- _LISTED ENTRIES_
<file path="src/logic/cfd_pkg.sv">
// How it works
// - window codes 11/10=25%, 01=50%, 00=75%
// - i2c one primary pins when bit set
// - i2c two primary pins when bit set
// - scan port follows enable bit
// - debug pair 1/2/3 for 11/10/01
// - dac outputs joined when bit zero
// - regset one level is code plus one, code 7 gives zero
// - regset two level is code plus one, code 7 gives zero
// - boot mode single/dual/protected/privileged
// - alternate vectors need boot segment
// - trim words read-only, writes ignored
// - trim words at fixed addresses, low bits
// - two read-only 24-bit identity words
// - 64 otp words 0x800f80 to 0x800ffe
// - otp written once per reset, in programming mode only
package cfd_pkg;
  // configuration space word addresses
  localparam logic [23:0] AMP1_TRIM_ADDR = 24'h800e48;
  localparam logic [23:0] AMP2_TRIM_ADDR = 24'h800e4c;
  localparam logic [23:0] ISRC_TRIM_ADDR = 24'h800e78;
  // identity word addresses near top of space
  localparam logic [23:0] PART_ID_ADDR = 24'hff0000;
  localparam logic [23:0] SIL_REV_ADDR = 24'hff0002;
  // otp area bounds
  localparam logic [23:0] OTP_BASE_ADDR = 24'h800f80;
  localparam logic [23:0] OTP_LAST_ADDR = 24'h800ffe;
  localparam int OTP_WORDS = 64;
  // trim field width in low bits
  localparam int TRIM_BITS = 6;
  // configuration word field positions
  localparam int WIN_POS = 0;
  localparam int I2C1_POS = 2;
  localparam int I2C2_POS = 3;
  localparam int SCAN_POS = 4;
  localparam int DBG_POS = 5;
  localparam int DAC_POS = 7;
  localparam int CTX1_POS = 8;
  localparam int CTX2_POS = 11;
  localparam int BOOT_POS = 14;
  localparam int AIVT_POS = 16;
  localparam int BSEG_POS = 17;
  // settings after reset before the latch
  localparam logic [23:0] CFG_RESET = 24'h000000;
  localparam logic [23:0] WORD_RESET = 24'h000000;
  // window percent codes
  localparam logic [6:0] WIN_PCT_25 = 7'h19;
  localparam logic [6:0] WIN_PCT_50 = 7'h32;
  localparam logic [6:0] WIN_PCT_75 = 7'h4b;
  // boot organisation
  typedef enum logic [1:0] {
    BOOT_PRIVILEGED,
    BOOT_PROTECTED,
    BOOT_DUAL,
    BOOT_SINGLE
  } cfd_boot_e;
endpackage

</file>
<file path="src/logic/cfd_level_map.sv">
`timescale 1ns/100ps
// maps a three bit register set code to a priority level
module cfd_level_map (
  input wire logic [2:0] code,
  output logic [3:0] level,
  output logic valid
);
  // reserved code gives level zero and not valid
  always_comb begin
    valid = (code != 3'h7);
    level = valid ? ({1'b0, code} + 4'h1) : 4'h0;
  end
endmodule

</file>
<file path="src/logic/cfd_otp_store.sv">
`timescale 1ns/100ps
// one-time-programmable user words in flip-flops
module cfd_otp_store #(
  parameter int WORDS = 64
) (
  input wire logic clock,
  input wire logic rst,
  input wire logic progMode,
  input wire logic progWrite,
  input wire logic [$clog2(WORDS)-1:0] progIndex,
  input wire logic [23:0] progData,
  input wire logic [$clog2(WORDS)-1:0] readIndex,
  output logic [23:0] readData
);
  logic [23:0] mem_q [WORDS];
  logic [WORDS-1:0] burnt_q;
  always_ff @(posedge clock or posedge rst) begin
    if (rst) begin
      burnt_q <= '0;
      for (int i = 0; i < WORDS; i++) begin
        mem_q[i] <= 24'h000000;
      end
    end else if (progMode && progWrite && !burnt_q[progIndex]) begin
      mem_q[progIndex] <= progData;
      burnt_q[progIndex] <= 1'b1;
    end
  end
  // reads always allowed
  assign readData = mem_q[readIndex];
  AST_OTPLOCK: assert property (@(posedge clock) disable iff (rst)
    !progMode |=> $stable(burnt_q))
    else $error("otp burnt outside programming");
endmodule

</file>
<file path="src/logic/cfd_config_decode.sv">
`timescale 1ns/100ps
// decodes latched configuration and serves table reads
module cfd_config_decode #(
  parameter logic [23:0] PART_ID = 24'h00a5a5, // arbitrary value
  parameter logic [23:0] SIL_REV = 24'h000001 // arbitrary value
) (
  input wire logic clock,
  input wire logic rst,
  input wire logic [23:0] nvConfig,
  input wire logic [23:0] nvAmp1Trim,
  input wire logic [23:0] nvAmp2Trim,
  input wire logic [23:0] nvIsrcTrim,
  input wire logic progMode,
  input wire logic progWrite,
  input wire logic [5:0] progIndex,
  input wire logic [23:0] progData,
  input wire logic tableRead,
  input wire logic tableWrite,
  input wire logic [23:0] tableAddr,
  input wire logic [23:0] tableWdata,
  output logic [23:0] tableRdata,
  output logic tableRvalid,
  output logic [6:0] watchdogWindowPct,
  output logic i2cOnePrimary,
  output logic i2cTwoPrimary,
  output logic scanPortEnable,
  output logic [2:0] debugPairOneHot,
  output logic debugReserved,
  output logic dacCrossConnect,
  output logic [3:0] altRegsetOneLevel,
  output logic [3:0] altRegsetTwoLevel,
  output cfd_pkg::cfd_boot_e bootPartitionMode,
  output logic altVectorEnable,
  output logic configValid
);
  // latched nonvolatile copies
  logic [23:0] cfg_q;
  logic [23:0] amp1_q, amp2_q, isrc_q;
  logic loaded_q;
  // decoded next values
  logic [6:0] winPct_d;
  logic [2:0] dbg_d;
  logic [3:0] lvl1, lvl2;
  logic lvl1Ok, lvl2Ok;
  logic [23:0] otpData;
  logic [23:0] rdata_d;
  logic unusedWrite;

  always_ff @(posedge clock or posedge rst) begin
    if (rst) begin
      loaded_q <= 1'b0;
      cfg_q <= cfd_pkg::CFG_RESET;
      amp1_q <= cfd_pkg::WORD_RESET;
      amp2_q <= cfd_pkg::WORD_RESET;
      isrc_q <= cfd_pkg::WORD_RESET;
    end else if (!loaded_q) begin
      loaded_q <= 1'b1;
      cfg_q <= nvConfig;
      amp1_q <= {18'h00000, nvAmp1Trim[cfd_pkg::TRIM_BITS-1:0]};
      amp2_q <= {18'h00000, nvAmp2Trim[cfd_pkg::TRIM_BITS-1:0]};
      isrc_q <= {18'h00000, nvIsrcTrim[cfd_pkg::TRIM_BITS-1:0]};
    end
  end

  always_comb begin
    case (cfg_q[cfd_pkg::WIN_POS +: 2])
      2'h3: winPct_d = cfd_pkg::WIN_PCT_25;
      2'h2: winPct_d = cfd_pkg::WIN_PCT_25;
      2'h1: winPct_d = cfd_pkg::WIN_PCT_50;
      default: winPct_d = cfd_pkg::WIN_PCT_75;
    endcase
  end

  always_comb begin
    case (cfg_q[cfd_pkg::DBG_POS +: 2])
      2'h3: dbg_d = 3'h1;
      2'h2: dbg_d = 3'h2;
      2'h1: dbg_d = 3'h4;
      default: dbg_d = 3'h0;
    endcase
  end

  cfd_level_map u_lvl1 (
    .code(cfg_q[cfd_pkg::CTX1_POS +: 3]),
    .level(lvl1),
    .valid(lvl1Ok)
  );
  cfd_level_map u_lvl2 (
    .code(cfg_q[cfd_pkg::CTX2_POS +: 3]),
    .level(lvl2),
    .valid(lvl2Ok)
  );

  // registered settings outputs, zero while reset is held
  always_ff @(posedge clock or posedge rst) begin
    if (rst) begin
      watchdogWindowPct <= 7'h00;
      i2cOnePrimary <= 1'b0;
      i2cTwoPrimary <= 1'b0;
      scanPortEnable <= 1'b0;
      debugPairOneHot <= 3'h0;
      debugReserved <= 1'b0;
      dacCrossConnect <= 1'b0;
      altRegsetOneLevel <= 4'h0;
      altRegsetTwoLevel <= 4'h0;
      bootPartitionMode <= cfd_pkg::BOOT_PRIVILEGED;
      altVectorEnable <= 1'b0;
      configValid <= 1'b0;
    end else begin
      watchdogWindowPct <= winPct_d;
      i2cOnePrimary <= cfg_q[cfd_pkg::I2C1_POS];
      i2cTwoPrimary <= cfg_q[cfd_pkg::I2C2_POS];
      scanPortEnable <= cfg_q[cfd_pkg::SCAN_POS];
      debugPairOneHot <= dbg_d;
      debugReserved <= loaded_q && (dbg_d == 3'h0);
      dacCrossConnect <= loaded_q && !cfg_q[cfd_pkg::DAC_POS];
      altRegsetOneLevel <= lvl1;
      altRegsetTwoLevel <= lvl2;
      bootPartitionMode <= cfd_pkg::cfd_boot_e'(cfg_q[cfd_pkg::BOOT_POS +: 2]);
      altVectorEnable <= cfg_q[cfd_pkg::AIVT_POS] && cfg_q[cfd_pkg::BSEG_POS];
      configValid <= loaded_q;
    end
  end

  cfd_otp_store #(
    .WORDS(cfd_pkg::OTP_WORDS)
  ) u_otp (
    .clock(clock),
    .rst(rst),
    .progMode(progMode),
    .progWrite(progWrite),
    .progIndex(progIndex),
    .progData(progData),
    .readIndex(tableAddr[6:1]),
    .readData(otpData)
  );

  // table read decode
  always_comb begin
    rdata_d = 24'h000000;
    if (tableAddr == cfd_pkg::AMP1_TRIM_ADDR) begin
      rdata_d = amp1_q;
    end else if (tableAddr == cfd_pkg::AMP2_TRIM_ADDR) begin
      rdata_d = amp2_q;
    end else if (tableAddr == cfd_pkg::ISRC_TRIM_ADDR) begin
      rdata_d = isrc_q;
    end else if (tableAddr == cfd_pkg::PART_ID_ADDR) begin
      rdata_d = PART_ID;
    end else if (tableAddr == cfd_pkg::SIL_REV_ADDR) begin
      rdata_d = SIL_REV;
    end else if (tableAddr >= cfd_pkg::OTP_BASE_ADDR &&
                 tableAddr <= cfd_pkg::OTP_LAST_ADDR) begin
      rdata_d = otpData;
    end
  end

  assign unusedWrite = tableWrite ^ (|tableWdata);

  // read answer one cycle after request
  always_ff @(posedge clock or posedge rst) begin
    if (rst) begin
      tableRdata <= 24'h000000;
      tableRvalid <= 1'b0;
    end else begin
      tableRvalid <= tableRead;
      tableRdata <= tableRead ? rdata_d : 24'h000000;
    end
  end

  // software copies trims after configValid
  // outputs trail the latch by one edge, so only check once valid
  AST_WIN: assert property (@(posedge clock) disable iff (rst)
    configValid |-> watchdogWindowPct == winPct_d)
    else $error("window percent wrong");
  // both upper codes give the quarter window
  AST_WIN25: assert property (@(posedge clock) disable iff (rst)
    configValid && cfg_q[cfd_pkg::WIN_POS + 1]
      |-> watchdogWindowPct == cfd_pkg::WIN_PCT_25)
    else $error("window not a quarter");
  AST_WIN50: assert property (@(posedge clock) disable iff (rst)
    configValid && cfg_q[cfd_pkg::WIN_POS +: 2] == 2'h1
      |-> watchdogWindowPct == cfd_pkg::WIN_PCT_50)
    else $error("window not a half");
  AST_WIN75: assert property (@(posedge clock) disable iff (rst)
    configValid && cfg_q[cfd_pkg::WIN_POS +: 2] == 2'h0
      |-> watchdogWindowPct == cfd_pkg::WIN_PCT_75)
    else $error("window not three quarters");
  AST_I2C1: assert property (@(posedge clock) disable iff (rst)
    ##1 i2cOnePrimary == $past(cfg_q[cfd_pkg::I2C1_POS]))
    else $error("i2c one routing wrong");
  AST_I2C2: assert property (@(posedge clock) disable iff (rst)
    ##1 i2cTwoPrimary == $past(cfg_q[cfd_pkg::I2C2_POS]))
    else $error("i2c two routing wrong");
  AST_SCAN: assert property (@(posedge clock) disable iff (rst)
    configValid |-> scanPortEnable == cfg_q[cfd_pkg::SCAN_POS])
    else $error("scan enable wrong");
  AST_DBG: assert property (@(posedge clock) disable iff (rst)
    configValid |-> $countones(debugPairOneHot) == (debugReserved ? 0 : 1))
    else $error("debug pair wrong");
  AST_DBG1: assert property (@(posedge clock) disable iff (rst)
    configValid && cfg_q[cfd_pkg::DBG_POS +: 2] == 2'h3
      |-> debugPairOneHot == 3'h1)
    else $error("debug pair one not chosen");
  AST_DBG2: assert property (@(posedge clock) disable iff (rst)
    configValid && cfg_q[cfd_pkg::DBG_POS +: 2] == 2'h2
      |-> debugPairOneHot == 3'h2)
    else $error("debug pair two not chosen");
  AST_DBG3: assert property (@(posedge clock) disable iff (rst)
    configValid && cfg_q[cfd_pkg::DBG_POS +: 2] == 2'h1
      |-> debugPairOneHot == 3'h4)
    else $error("debug pair three not chosen");
  AST_DBGRES: assert property (@(posedge clock) disable iff (rst)
    configValid |-> debugReserved == (cfg_q[cfd_pkg::DBG_POS +: 2] == 2'h0))
    else $error("reserved debug flag wrong");
  AST_DAC: assert property (@(posedge clock) disable iff (rst)
    configValid |-> dacCrossConnect == !cfg_q[cfd_pkg::DAC_POS])
    else $error("dac cross connect wrong");
  AST_LVL: assert property (@(posedge clock) disable iff (rst)
    configValid && lvl1Ok |-> altRegsetOneLevel ==
      {1'b0, cfg_q[cfd_pkg::CTX1_POS +: 3]} + 4'h1)
    else $error("regset one level wrong");
  AST_LVL2: assert property (@(posedge clock) disable iff (rst)
    configValid && lvl2Ok |-> altRegsetTwoLevel ==
      {1'b0, cfg_q[cfd_pkg::CTX2_POS +: 3]} + 4'h1)
    else $error("regset two level wrong");
  AST_LVLRES1: assert property (@(posedge clock) disable iff (rst)
    configValid && cfg_q[cfd_pkg::CTX1_POS +: 3] == 3'h7
      |-> altRegsetOneLevel == 4'h0)
    else $error("regset one reserved level wrong");
  AST_LVLRES2: assert property (@(posedge clock) disable iff (rst)
    configValid && cfg_q[cfd_pkg::CTX2_POS +: 3] == 3'h7
      |-> altRegsetTwoLevel == 4'h0)
    else $error("regset two reserved level wrong");
  AST_BOOT: assert property (@(posedge clock) disable iff (rst)
    configValid && cfg_q[cfd_pkg::BOOT_POS +: 2] == 2'h3
      |-> bootPartitionMode == cfd_pkg::BOOT_SINGLE)
    else $error("boot mode not single");
  AST_BOOTPRIV: assert property (@(posedge clock) disable iff (rst)
    configValid && cfg_q[cfd_pkg::BOOT_POS +: 2] == 2'h0
      |-> bootPartitionMode == cfd_pkg::BOOT_PRIVILEGED)
    else $error("boot mode not privileged");
  AST_AIVT: assert property (@(posedge clock) disable iff (rst)
    altVectorEnable |-> cfg_q[cfd_pkg::BSEG_POS])
    else $error("vectors without boot segment");
  AST_HOLD: assert property (@(posedge clock) disable iff (rst)
    configValid |=> $stable(cfg_q) && $stable(amp1_q))
    else $error("configuration changed after load");
  AST_TRIM: assert property (@(posedge clock) disable iff (rst)
    tableRead && tableAddr == cfd_pkg::AMP1_TRIM_ADDR
      |=> tableRvalid && tableRdata[23:cfd_pkg::TRIM_BITS] == '0)
    else $error("trim upper bits set");
  // second amplifier trim upper bits clear
  AST_TRIM2: assert property (@(posedge clock) disable iff (rst)
    tableRead && tableAddr == cfd_pkg::AMP2_TRIM_ADDR
      |=> tableRdata[23:cfd_pkg::TRIM_BITS] == '0)
    else $error("second trim upper bits set");
  // current source trim upper bits clear
  AST_TRIMI: assert property (@(posedge clock) disable iff (rst)
    tableRead && tableAddr == cfd_pkg::ISRC_TRIM_ADDR
      |=> tableRdata[23:cfd_pkg::TRIM_BITS] == '0)
    else $error("source trim upper bits set");
  // a write never moves a loaded trim
  AST_WRITE: assert property (@(posedge clock) disable iff (rst)
    tableWrite && loaded_q
      |=> $stable(amp1_q) && $stable(amp2_q) && $stable(isrc_q))
    else $error("trim changed by write");
  AST_ID: assert property (@(posedge clock) disable iff (rst)
    tableRead && tableAddr == cfd_pkg::PART_ID_ADDR
      |=> tableRdata == PART_ID)
    else $error("part identifier wrong");
  AST_REV: assert property (@(posedge clock) disable iff (rst)
    tableRead && tableAddr == cfd_pkg::SIL_REV_ADDR
      |=> tableRdata == SIL_REV)
    else $error("silicon revision wrong");
  // reads inside the user area return the stored word
  AST_OTPRD: assert property (@(posedge clock) disable iff (rst)
    tableRead && tableAddr >= cfd_pkg::OTP_BASE_ADDR &&
      tableAddr <= cfd_pkg::OTP_LAST_ADDR
      |=> tableRvalid && tableRdata == $past(otpData))
    else $error("otp read wrong");
endmodule

</file>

- _WORK TO BE COMPLETED_
From the data above, return every line from the line that has "two reserved level" up to and including the line that has "a loaded trim", exactly.

- _SOLUTION BELOW_
    else $error("regset two reserved level wrong");
  AST_BOOT: assert property (@(posedge clock) disable iff (rst)
    configValid && cfg_q[cfd_pkg::BOOT_POS +: 2] == 2'h3
      |-> bootPartitionMode == cfd_pkg::BOOT_SINGLE)
    else $error("boot mode not single");
  AST_BOOTPRIV: assert property (@(posedge clock) disable iff (rst)
    configValid && cfg_q[cfd_pkg::BOOT_POS +: 2] == 2'h0
      |-> bootPartitionMode == cfd_pkg::BOOT_PRIVILEGED)
    else $error("boot mode not privileged");
  AST_AIVT: assert property (@(posedge clock) disable iff (rst)
    altVectorEnable |-> cfg_q[cfd_pkg::BSEG_POS])
    else $error("vectors without boot segment");
  AST_HOLD: assert property (@(posedge clock) disable iff (rst)
    configValid |=> $stable(cfg_q) && $stable(amp1_q))
    else $error("configuration changed after load");
  AST_TRIM: assert property (@(posedge clock) disable iff (rst)
    tableRead && tableAddr == cfd_pkg::AMP1_TRIM_ADDR
      |=> tableRvalid && tableRdata[23:cfd_pkg::TRIM_BITS] == '0)
    else $error("trim upper bits set");
  // second amplifier trim upper bits clear
  AST_TRIM2: assert property (@(posedge clock) disable iff (rst)
    tableRead && tableAddr == cfd_pkg::AMP2_TRIM_ADDR
      |=> tableRdata[23:cfd_pkg::TRIM_BITS] == '0)
    else $error("second trim upper bits set");
  // current source trim upper bits clear
  AST_TRIMI: assert property (@(posedge clock) disable iff (rst)
    tableRead && tableAddr == cfd_pkg::ISRC_TRIM_ADDR
      |=> tableRdata[23:cfd_pkg::TRIM_BITS] == '0)
    else $error("source trim upper bits set");
  // a write never moves a loaded trim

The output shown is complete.